*TASK STATEMENT*.
Word for word, restate the lines from the start of the data below through the line containing "export CORE_UTILIZATION = 45".
____
===== config.mk =====
export PLATFORM = sky130hd
export DESIGN_NAME = display_scan_reader_flat
export DESIGN_NICKNAME = d
export VERILOG_FILES = /design/src/rtl/display_scan_reader_if.sv /design/src/rtl/display_scan_reader.sv /design/src/flat_wrapper.sv
export SDC_FILE = /design/constraint.sdc
export NUM_CORES = 1
export LEC_CHECK = 0
export BUFFER_PORTS_ARGS = -buffer_cell sky130_fd_sc_hd__buf_2
export CAP_MARGIN = 20
export CORE_MARGIN = 5
export CORE_UTILIZATION = 45
export DETAILED_ROUTE_END_ITERATION = 12
export SLEW_MARGIN = 5
export SYNTH_ARGS = -nofsm -noshare
export SYNTH_HDL_FRONTEND = slang
export SYNTH_SLANG_ARGS = --single-unit

===== constraint.sdc =====
create_clock -name clk -period 4.1 [get_ports clk]
set_input_delay 0.41 -clock clk [delete_from_list [all_inputs] [get_ports clk]]
set_output_delay 0.41 -clock clk [all_outputs]
set_load 0.01 [all_outputs]

===== src/rtl/display_scan_reader_if.sv =====
// Pixel stream interface between the scan reader and its downstream consumer.
//
// Signals:
//   pix_data  - pixel value, driven by the master
//   pix_valid - master has a pixel on pix_data
//   pix_ready - slave accepts the pixel this cycle
//   sof       - first pixel of the frame (qualified by pix_valid)
//   eol       - last pixel of a line (qualified by pix_valid)
//   eof       - last pixel of the frame (qualified by pix_valid)
//
// Modports: master (scan reader side), slave (consumer side).

interface display_scan_reader_if #(
    parameter int unsigned DATA_WIDTH = 8
);

    logic [DATA_WIDTH-1:0] pix_data;
    logic                  pix_valid;
    logic                  pix_ready;
    logic                  sof;
    logic                  eol;
    logic                  eof;

    modport master (
        output pix_data,
        output pix_valid,
        output sof,
        output eol,
        output eof,
        input  pix_ready
    );

    modport slave (
        input  pix_data,
        input  pix_valid,
        input  sof,
        input  eol,
        input  eof,
        output pix_ready
    );

endinterface


===== src/rtl/display_scan_reader.sv =====
// Display scan reader: on a start pulse, reads a whole frame out of a synchronous
// display RAM in ascending address order and streams it as pixels with
// sof/eol/eof framing over a valid/ready handshake.
//
// Ports:
//   clk        - single clock (also the RAM read clock)
//   reset_n    - asynchronous active-low reset
//   start      - one-cycle pulse, frame in RAM is complete; ignored while busy
//   rdaddress  - registered RAM read address
//   q          - RAM read data, valid one cycle after rdaddress is sampled
//   pix        - pixel stream (master modport of display_scan_reader_if)
//   busy       - scan in progress
//   frame_done - one-cycle pulse the cycle after the eof pixel is transferred
//
// Pipeline: rdaddress (address stage) -> q (RAM output stage) -> 4-entry FIFO.
// A read is issued only when FIFO occupancy plus reads in flight is below 4, so
// the FIFO can never overflow regardless of pix_ready.

module display_scan_reader #(
    parameter int unsigned DATA_WIDTH  = 8,
    parameter int unsigned ADDR_WIDTH  = 6,
    parameter int unsigned LINE_PIXELS = 8
) (
    input  logic                  clk,
    input  logic                  reset_n,
    input  logic                  start,
    output logic [ADDR_WIDTH-1:0] rdaddress,
    input  logic [DATA_WIDTH-1:0] q,
    display_scan_reader_if.master pix,
    output logic                  busy,
    output logic                  frame_done
);

    localparam logic [1:0] IDLE  = 2'd0;
    localparam logic [1:0] READ  = 2'd1;
    localparam logic [1:0] DRAIN = 2'd2;

    localparam logic [ADDR_WIDTH-1:0] LAST_ADDR = {ADDR_WIDTH{1'b1}};
    localparam logic [ADDR_WIDTH-1:0] LINE_LAST = ADDR_WIDTH'(LINE_PIXELS - 1);

    logic [1:0]            state_q, state_d;
    logic [ADDR_WIDTH-1:0] rdaddress_q, rdaddress_d;
    logic                  addr_vld_q, addr_vld_d;  // read presented on rdaddress now
    logic                  ram_vld_q;               // q carries a requested word now

    logic [DATA_WIDTH-1:0] fifo_mem [4];
    logic [1:0]            wr_ptr_q, rd_ptr_q;
    logic [2:0]            count_q, count_d;

    logic [ADDR_WIDTH-1:0] pix_idx_q;   // index of the pixel at the FIFO head
    logic [ADDR_WIDTH-1:0] line_cnt_q;  // position of the head pixel within its line
    logic                  frame_done_q;

    logic       push;
    logic       pop;
    logic       fifo_valid;
    logic       head_eof;
    logic [2:0] occupancy;
    logic       can_issue;

    assign push       = ram_vld_q;
    assign fifo_valid = (count_q != 3'd0);
    assign pop        = fifo_valid && pix.pix_ready;
    assign head_eof   = fifo_valid && (pix_idx_q == LAST_ADDR);

    // Conservative credit check: ignores a same-cycle pop, which still leaves
    // enough headroom for one pixel per cycle in steady state.
    assign occupancy  = count_q + {2'b00, addr_vld_q} + {2'b00, ram_vld_q};
    assign can_issue  = (occupancy < 3'd4);

    always_comb begin
        state_d     = state_q;
        rdaddress_d = rdaddress_q;
        addr_vld_d  = 1'b0;
        case (state_q)
            IDLE: begin
                // Pipeline is empty in IDLE, so the first read needs no credit check.
                if (start) begin
                    state_d     = READ;
                    rdaddress_d = '0;
                    addr_vld_d  = 1'b1;
                end
            end
            READ: begin
                if (rdaddress_q == LAST_ADDR) begin
                    // Last read already issued; park the address at 0 for the next frame.
                    state_d     = DRAIN;
                    rdaddress_d = '0;
                end else if (can_issue) begin
                    rdaddress_d = rdaddress_q + ADDR_WIDTH'(1);
                    addr_vld_d  = 1'b1;
                end
            end
            DRAIN: begin
                if (pop && head_eof) begin
                    state_d = IDLE;
                end
            end
            default: begin
                state_d = IDLE;
            end
        endcase
    end

    always_comb begin
        count_d = count_q;
        case ({push, pop})
            2'b10:   count_d = count_q + 3'd1;
            2'b01:   count_d = count_q - 3'd1;
            default: count_d = count_q;
        endcase
    end

    always_ff @(posedge clk or negedge reset_n) begin
        if (!reset_n) begin
            state_q      <= IDLE;
            rdaddress_q  <= '0;
            addr_vld_q   <= 1'b0;
            ram_vld_q    <= 1'b0;
            wr_ptr_q     <= 2'd0;
            rd_ptr_q     <= 2'd0;
            count_q      <= 3'd0;
            pix_idx_q    <= '0;
            line_cnt_q   <= '0;
            frame_done_q <= 1'b0;
        end else begin
            state_q      <= state_d;
            rdaddress_q  <= rdaddress_d;
            addr_vld_q   <= addr_vld_d;
            ram_vld_q    <= addr_vld_q;
            count_q      <= count_d;
            frame_done_q <= pop && head_eof;
            if (push) begin
                wr_ptr_q <= wr_ptr_q + 2'd1;
            end
            if (pop) begin
                rd_ptr_q  <= rd_ptr_q + 2'd1;
                pix_idx_q <= pix_idx_q + ADDR_WIDTH'(1);
                if (line_cnt_q == LINE_LAST) begin
                    line_cnt_q <= '0;
                end else begin
                    line_cnt_q <= line_cnt_q + ADDR_WIDTH'(1);
                end
            end
        end
    end

    // Storage needs no reset: outputs are gated by fifo_valid.
    always_ff @(posedge clk) begin
        if (push) begin
            fifo_mem[wr_ptr_q] <= q;
        end
    end

    assign rdaddress     = rdaddress_q;
    assign busy          = (state_q != IDLE);
    assign frame_done    = frame_done_q;

    assign pix.pix_valid = fifo_valid;
    assign pix.pix_data  = fifo_valid ? fifo_mem[rd_ptr_q] : '0;
    assign pix.sof       = fifo_valid && (pix_idx_q == '0);
    assign pix.eol       = fifo_valid && (line_cnt_q == LINE_LAST);
    assign pix.eof       = head_eof;

endmodule


===== src/flat_wrapper.sv =====
// flat-port wrapper written by rule: the top's interface ports become plain ports
module display_scan_reader_flat 
#(
    parameter int unsigned DATA_WIDTH  = 8,
    parameter int unsigned ADDR_WIDTH  = 6,
    parameter int unsigned LINE_PIXELS = 8
)
  (clk, reset_n, start, rdaddress, q, busy, frame_done, pix_pix_data, pix_pix_valid, pix_sof, pix_eol, pix_eof, pix_pix_ready);
  display_scan_reader_if #(.DATA_WIDTH(DATA_WIDTH)) pix_i ();
  input  logic clk;
  input  logic reset_n;
  input  logic start;
  output logic [ADDR_WIDTH-1:0] rdaddress;
  input  logic [DATA_WIDTH-1:0] q;
  output logic busy;
  output logic frame_done;
  output wire logic [$bits(pix_i.pix_data)-1:0] pix_pix_data;
  output wire logic [$bits(pix_i.pix_valid)-1:0] pix_pix_valid;
  output wire logic [$bits(pix_i.sof)-1:0] pix_sof;
  output wire logic [$bits(pix_i.eol)-1:0] pix_eol;
  output wire logic [$bits(pix_i.eof)-1:0] pix_eof;
  input wire logic [$bits(pix_i.pix_ready)-1:0] pix_pix_ready;
  assign pix_pix_data = pix_i.pix_data;
  assign pix_pix_valid = pix_i.pix_valid;
  assign pix_sof = pix_i.sof;
  assign pix_eol = pix_i.eol;
  assign pix_eof = pix_i.eof;
  assign pix_i.pix_ready = pix_pix_ready;
  display_scan_reader #(.DATA_WIDTH(DATA_WIDTH), .ADDR_WIDTH(ADDR_WIDTH), .LINE_PIXELS(LINE_PIXELS)) u_core (.clk(clk), .reset_n(reset_n), .start(start), .rdaddress(rdaddress), .q(q), .pix(pix_i), .busy(busy), .frame_done(frame_done));
endmodule

==> results of run 1 <==
## synthesized netlist by cell type, drive strengths merged (2+ instances only)
| cell | n |
|---|---|
| a21oi | 4 |
| buf | 2 |
| and3 | 4 |
| a31oi | 5 |
| dfrtp | 30 |
| nand2 | 19 |
| nand4 | 2 |
| o21ai | 8 |
| nand2b | 5 |
| xnor2 | 10 |
| edfxtp | 32 |
| mux2i | 2 |
| clkbuf | 2 |
| and2 | 5 |
| nor3 | 6 |
| inv | 14 |
| xor2 | 4 |
| nor2 | 8 |
| nand3 | 6 |
| ha | 10 |
| mux4 | 8 |
| nor2b | 10 |
## final timing paths
check,to,slack [ps],depth (start not counted),startpoint
min in group clk,u_core.fifo_mem[3][3]$_DFFE_PP_,300,1,q[3]
worst min register to register,u_core.push$_DFF_PN0_,430,0,u_core.addr_vld_q$_DFF_PN0_
worst max-delay path,pix_pix_data[7],1740,3,u_core.rd_ptr_q[0]$_DFFE_PN0N_
worst min-delay path,u_core.line_cnt_q[3]$_DFFE_PN0N_,120,1,reset_n
worst max register to register,u_core.count_q[2]$_DFFE_PN0P_,1980,8,u_core.count_q[1]$_DFFE_PN0P_
max in group asynchronous,u_core.count_q[1]$_DFFE_PN0P_,3530,1,reset_n
## stage by stage
stage	worst slack, ps	instances	instance area (sq um)	utilization [%]
after floorplan	2190	204	2770	-
after global placement	1990	307	3000	50.4
final	1740	323	3220	54.0
after global routing	1600	323	3220	54.0
after detailed placement	2000	307	3000	50.4
after CTS	1640	323	3220	54.0
## cell type report
type                    count  area share [%]
clock inverters             5            2.61
clock buffers              11            4.09
multi-input cells         124            30.5
repair buffers             32            5.06
inverters                  14            1.63
well taps                  75            2.92
flip-flops and latches     62            53.2
## registers in the layout, summed over array words and instances (netlist names), 2 cells and up
register and flops:
u_core.count_q 3, u_core.fifo_mem 32, u_core.line_cnt_q 6, u_core.pix_idx_q 6
u_core.rd_ptr_q 2, u_core.rdaddress 6, u_core.state_q 2, u_core.wr_ptr_q 2
## routing by layer
metal | part of all wire [%] | vias up | global-route usage [%]
met3 | 3.3 | 7 | 3.07
met5 | 0 | - | 0
met1 | 49 | 784 | 19.7
met2 | 46 | 21 | 20.3
met4 | 2.0 | 0 | 7.42
li1 | - | 805 | -
## power groups by stage
stage / Clock [mW] / Combinational (mW) / Sequential (mW)
after detailed placement: 0 / 0.809 / 1.07
after floorplan: 0 / 0.622 / 0.998
final: 0.579 / 0.794 / 1.05
after global placement: 0 / 0.802 / 1.07
after CTS: 0.595 / 0.813 / 1.06
after global routing: 0.624 / 0.898 / 1.09
## worst max-delay path, cell delays in order (launching register included)
cell	delay [ps]
dfrtp_1	720
mux4_2	570
nor2b_1	150
buf_2	180
## logic make-up (layout without fill, tap and decap cells)
family,Yosys count,after routing,share of synthesized area [%]
DFF,62,62,61.8
muxes,10,10,7.23
and+or+nand+nor,67,67,12.6
buffers and inverters,18,62,2.76
xor gates and xnor gates,14,14,4.43
adders and majority gates,11,11,5.24
AOI/OAI and AO/OA,22,22,5.92
==> results.cfg, run 1 <==
[status]
status = finished clean

[synthesis]
ys_ff_latch = 62
ys_async_sr_fraction_pct = 48.4
synth.avg_cell_area_sq_um = 13.6
synthCells = 204
syn_area_sq_um = 2770
yosysTopAreaCell = edfxtp_1
ys_types = 35
synth_area_leaders = edfxtp_1 35%, dfrtp_1 27%, mux4_2 6.5%
synth-seq-area-share_pct = 61.8
synth-warning-count = 0
synth_flop_cell = edfxtp_1
synth_top_area_share_pct = 34.7
synth_nets = 227
synth_edf_count = 32

[final_layout]
fillers = 507
multi_input_area_sq_um = 980
syn_to_final_growth_pct = 16.2
num_antenna_cells = 0
layout.nets = 266
ff_latch_area_sq_um = 1710
mostFrequentLayoutCells = 32 x edfxtp_1, 31 x buf_2, 30 x dfrtp_1
drive_above_1_share_pct = 25.0
final_common_cell = edfxtp_1

[power_and_ir_drop]
worst_ir_drop_vdd_v = 0.000366
swShare_pct = 35.0
internal-power_mw = 1.58
power_density_nw_per_um2 = 754
p_leak_nw = 1.33
net-switching-power_mw = 0.849
fin_total_pwr_mw = 2.43
power_frac_seq_pct = 43.4
pwr-share-comb_pct = 32.7
power.share.clock_pct = 23.9

[timing]
finalHoldViolations = 0
tns_ps = 0
hold_slack_ps = 119
worst_pin_slew_ps = 788
rsz0062_at_grt = no
fin_skew_ps = 9.64
finalCriticalPeriod_ps = 2360
slew_headroom_pct = 47.0
clock.fmax_mhz = 423
slew_violations = 0
setup_violations = 0
finalCritPeriodShare_pct = 57.6

[grt]
overflow = 0
grt_start_max_net_pins = 31
grt_pass1_wl_um = 8090
grt_usage_pct = 14.0
antenna_found_initial = 0
grt_pass1_vias = 1631

[cts]
path_clk_slew_ps = 70
root_buffer = clkbuf_8
insertion_delay_ps = 330
post_cts.repair.setup_buffers = 0
cts_buffers = 9
h-tree-depth = 3
cts_tree = done
cts_resized = 0
cts_buffer_depth = 2
clkSinkCount = 62
postCtsHoldBufs = 0

[routing]
via_per_inst = 5.01
num_vias = 1617
wire_per_inst_um = 14.8
firstDrtPassIters = 4
wl_um = 4770
drt_first_iter_violations = 50
ant_nets = 0
route.detailed.drc = 0

[hold_path]
hp-class = in -> async

[critical_path]
crit_arrival_ps = 1950
worst_setup_path_start_kind = flop
critical_path_class = reg -> out
crit_path_max_fanout = 10
crit_required_ps = 3690
end_kind = output pin

[place]
gp_congestion = 0.745
place_hpwl_um = 3230
portBuffers = 31

[floorplanning]
coreArea_sq_um = 5960
initial_utilization_pct = 46.5
dieWidth_um = 88.4
die_h_um = 88.4
dieArea_sq_um = 7820
pin_count = 32
rows = 28

[flow_run]
cap_violations = 0
(Power assumes the default switching activity.)
==> inputs of run 2 (changes only) <==
Settings changed: ABC_AREA set to 1, PLACE_DENSITY set to 0.66.
Clock period 4.1 ns to 1.9 ns, I/O delays scaled along.
==> results.cfg, run 2 <==
[synthesis]
yosysTopAreaCell = edfxtp_1
synthCells = 296
synth_top_area_share_pct = 32.9
syn_area_sq_um = 2920
synthXorXnorAreaFrac_pct = 4.20
synth_edf_count = 32
yosysMostFrequentCell = nand2_1
muxShareOfSynthArea_pct = 0
synth_compound_area_share_pct = 6.05
synth-warning-count = 0
synth.avg_cell_area_sq_um = 9.86
synthSimpleGateAreaFrac_pct = 20.7
ys_ff_latch = 62
synthAdderAreaFrac_pct = 4.97
synth_common_cells = 58 x nand2_1, 51 x nor2_1, 32 x edfxtp_1, 30 x dfrtp_1, 22 x inv_1
synth_nets = 319
ys_async_sr_fraction_pct = 48.4
synth_flop_cell = edfxtp_1
synth-seq-area-share_pct = 58.7
synth_top_family_by_area = simple AND/OR/NAND/NOR gates
ys_types = 30
synth_area_leaders = edfxtp_1 33%, dfrtp_1 26%, nand2_1 7.5%

[final_layout]
fillers = 596
drive_above_1_share_pct = 20.3
largest-register = u_core.fifo_mem
finalNonFillerCells = 421
final_common_cell = nand2_1
largest_register_ffs = 32
mostFrequentLayoutCells = 58 x nand2_1, 51 x nor2_1, 32 x edfxtp_1
syn_to_final_growth_pct = 16.3
multi_input_area_sq_um = 1050
num_antenna_cells = 0
layout.nets = 362
ff_latch_area_sq_um = 1710

[flow_run]
cap_violations = 0

[routing]
firstDrtPassIters = 4
wire_per_inst_um = 12.6
num_vias = 2004
wl_um = 5300
ant_nets = 0
drt_first_iter_violations = 77
route.detailed.drc = 0
via_per_inst = 4.76

[floorplanning]
coreArea_sq_um = 6310
die_h_um = 90.5
rows = 29
dieWidth_um = 90.5
dieArea_sq_um = 8190
initial_utilization_pct = 46.2
pin_count = 32

[timing]
rsz0062_at_grt = no
fin_skew_ps = 7.31
setup_violations = 0
slew_violations = 0
tns_ps = 0
finalCritPeriodShare_pct = 94.4
finalHoldViolations = 0
clock.fmax_mhz = 557
hold_slack_ps = 73.8
finalCriticalPeriod_ps = 1790
worst_pin_slew_ps = 669
slew_headroom_pct = 55.4

[critical_path]
end_kind = flop
crit_path_max_fanout = 4
critical_path_class = reg -> reg
crit_arrival_ps = 2000
worst_setup_path_start_kind = flop
crit_required_ps = 2110

[grt]
overflow = 0
grt_use_met3_pct = 2.92
grt_start_max_net_pins = 31
use_met2_pct = 22.9
top_usage_layer = met2
grt_pass1_vias = 1953
antenna_found_initial = 0
met1_usage_pct = 17.0
grt_pass1_wl_um = 9130
grt_usage_pct = 14.0

[cts]
h-tree-depth = 3
cts_tree = done
cts_buffer_depth = 2
root_buffer = clkbuf_8
path_clk_slew_ps = 70
cts_buffers = 9
clkSinkCount = 62
insertion_delay_ps = 330

[place]
place_hpwl_um = 3610
dp_cells = 403
gp_congestion = 0.791
portBuffers = 31

[hold_path]
hp-class = in -> reg

[power_and_ir_drop]
fin_total_pwr_mw = 5.67
power_density_nw_per_um2 = 1670
worst_ir_drop_vdd_v = 0.000759
p_leak_nw = 1.57

[status]
status = finished clean
run 2: cell type report:
type / instances / area share (%)
flip-flops and latches: 62 / 50.5
repair buffers: 38 / 6.19
clock buffers: 10 / 3.76
well taps: 77 / 2.84
clock inverters: 6 / 2.25
inverters: 32 / 3.61
multi-input cells: 196 / 30.9
run 2: cell families after synthesis:
group | count (synthesis)
buffers and inverters | 38
AND/OR/NAND/NOR | 137
adder cells (fa/ha/maj) | 11
AO/OA/AOI/OAI | 34
flip-flops | 62
XOR/XNOR | 14
run 2: final timing paths:
| kind | from | end | slack, ps | cells after the start |
|---|---|---|---|---|
| max | u_core.count_q[1]$_DFFE_PN0P_ | u_core.count_q[2]$_DFFE_PN0P_ | 110 | 10 |
| min | q[3] | u_core.fifo_mem[3][3]$_DFFE_PP_ | 70 | 1 |
| max reg2reg | u_core.count_q[1]$_DFFE_PN0P_ | u_core.count_q[2]$_DFFE_PN0P_ | 110 | 10 |
| min reg2reg | u_core.addr_vld_q$_DFF_PN0_ | u_core.push$_DFF_PN0_ | 380 | 0 |
| max in group asynchronous | reset_n | u_core.rd_ptr_q[0]$_DFFE_PN0N_ | 1000 | 2 |
| min in group asynchronous | reset_n | u_core.rd_ptr_q[1]$_DFFE_PN0N_ | 430 | 2 |
run 2: where the power goes:
group | switching [mW] | internal [mW]
combinational | 1.32 | 0.856
clock | 0.482 | 0.723
sequential | 0.375 | 1.91
run 2: stage by stage:
step / instance area (sq um) / utilization, % / setup slack, ps
6_report: 3390 / 53.8 / 106
5_1_grt: 3390 / 53.8 / 11.7
4_1_cts: 3390 / 53.6 / 81.7
3_5_place_dp: 3170 / 50.2 / 124
3_3_place_gp: 3170 / 50.2 / 161
2_1_floorplan: 2920 / - / 9.50
run 2: critical path, stage by stage, from the launching register on:
cell     delay [ps]
dfrtp_1         400
inv_2            80
nand3_4          90
nand2_4          60
inv_4            50
ha_1            120
inv_1            70
fa_1            390
a21oi_1         150
o21ai_0         120
xor2_1          160
run 2: what timing repair did:
action / 4_1_cts / 5_1_grt
setup buffers: 0 / 1
setup endpoints to repair: 0 / 3
hold buffers: 1 / 0
gates resized for setup: 0 / 1
hold endpoints to repair: 30 / 0
run 2: per-layer routing:
metal	routed length [um]	part of all wire (%)
met1	2420	46
met4	140	2.6
met5	0	0
met3	162	3.1
met2	2570	49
____
*REPLY*.
===== config.mk =====
export PLATFORM = sky130hd
export DESIGN_NAME = display_scan_reader_flat
export DESIGN_NICKNAME = d
export VERILOG_FILES = /design/src/rtl/display_scan_reader_if.sv /design/src/rtl/display_scan_reader.sv /design/src/flat_wrapper.sv
export SDC_FILE = /design/constraint.sdc
export NUM_CORES = 1
export LEC_CHECK = 0
export BUFFER_PORTS_ARGS = -buffer_cell sky130_fd_sc_hd__buf_2
export CAP_MARGIN = 20
export CORE_MARGIN = 5
export CORE_UTILIZATION = 45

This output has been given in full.